Apesar das diferenças existentes entre as forças policiais dos vários países, foram identificados problemas comuns que afetaram as forças de segurança durante a crise económica, incluindo as dos países mais favorecidos. Acima de tudo, salientou Bosch, a crise levou a uma redução dos efetivos em praticamente todos os países.

Quanto ao equipamento, as diferenças entre as forças policiais dos vários Estados são consideráveis, pelo que a Eurocop reclama meios estandardizados, como é caso dos coletes anti balas para todos os efetivos e de veículos equipados com as necessárias medidas de segurança.

“Há que investir na segurança”, reiterou Bosch, denunciando também, em nome da confederação a que preside, os baixos salários dos polícias em alguns países como a Grécia, a Bulgária ou a Polónia.

Sustentando que “se não há condições laborais dignas, é mais difícil lutar contra a criminalidade ou a corrupção”, a nova presidente da Eurocop defendeu ainda que a partilha de bases de dados é uma das medidas que pode contribuir para a luta contra o terrorismo jihadista, uma ameaça que levou já as autoridades belgas a colocar a possibilidade de criar uma espécie de CIA europeia.

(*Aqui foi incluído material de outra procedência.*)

[src/rtl/awg_pkg.sv]
// Shared AWG constants: packer state encoding and default sizing.
package awg_pkg;

    typedef enum logic [1:0] {
        ST_IDLE  = 2'd0,
        ST_RUN   = 2'd1,
        ST_DRAIN = 2'd2
    } state_t;

    localparam int unsigned LP_DATA_WIDE_DEF = 8;
    localparam int unsigned LP_LANES_DEF     = 4;
    localparam int unsigned LP_UFLOW_W_DEF   = 16;

endpackage

[src/rtl/fifo_rd_packer_if.sv]
// FIFO read port plus packed-word valid/ready stream; master = packer view.
interface fifo_rd_packer_if
    import awg_pkg::*;
#(
    parameter int P_DATA_WIDE = LP_DATA_WIDE_DEF,
    parameter int P_LANES     = LP_LANES_DEF
);
    logic                           fifo_empty;
    logic [P_DATA_WIDE-1:0]         fifo_dout;
    logic                           fifo_rd_en;
    logic                           m_valid;
    logic                           m_ready;
    logic [P_DATA_WIDE*P_LANES-1:0] m_data;

    modport master (
        input  fifo_empty, fifo_dout, m_ready,
        output fifo_rd_en, m_valid, m_data
    );

    modport slave (
        output fifo_empty, fifo_dout, m_ready,
        input  fifo_rd_en, m_valid, m_data
    );
endinterface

Adicionalmente, os polícias europeus estão preocupados com a crise migratória que afeta a Europa e reclamam uma maior intervenção por parte da UE, porque “não é justo” que países com menos recursos como a Espanha, Grécia e Itália tenham que tomar a seu cargo estes fluxos. É que, nota Bosch, “na realidade as fronteiras espanholas, gregas e italianas são as fronteiras europeias”.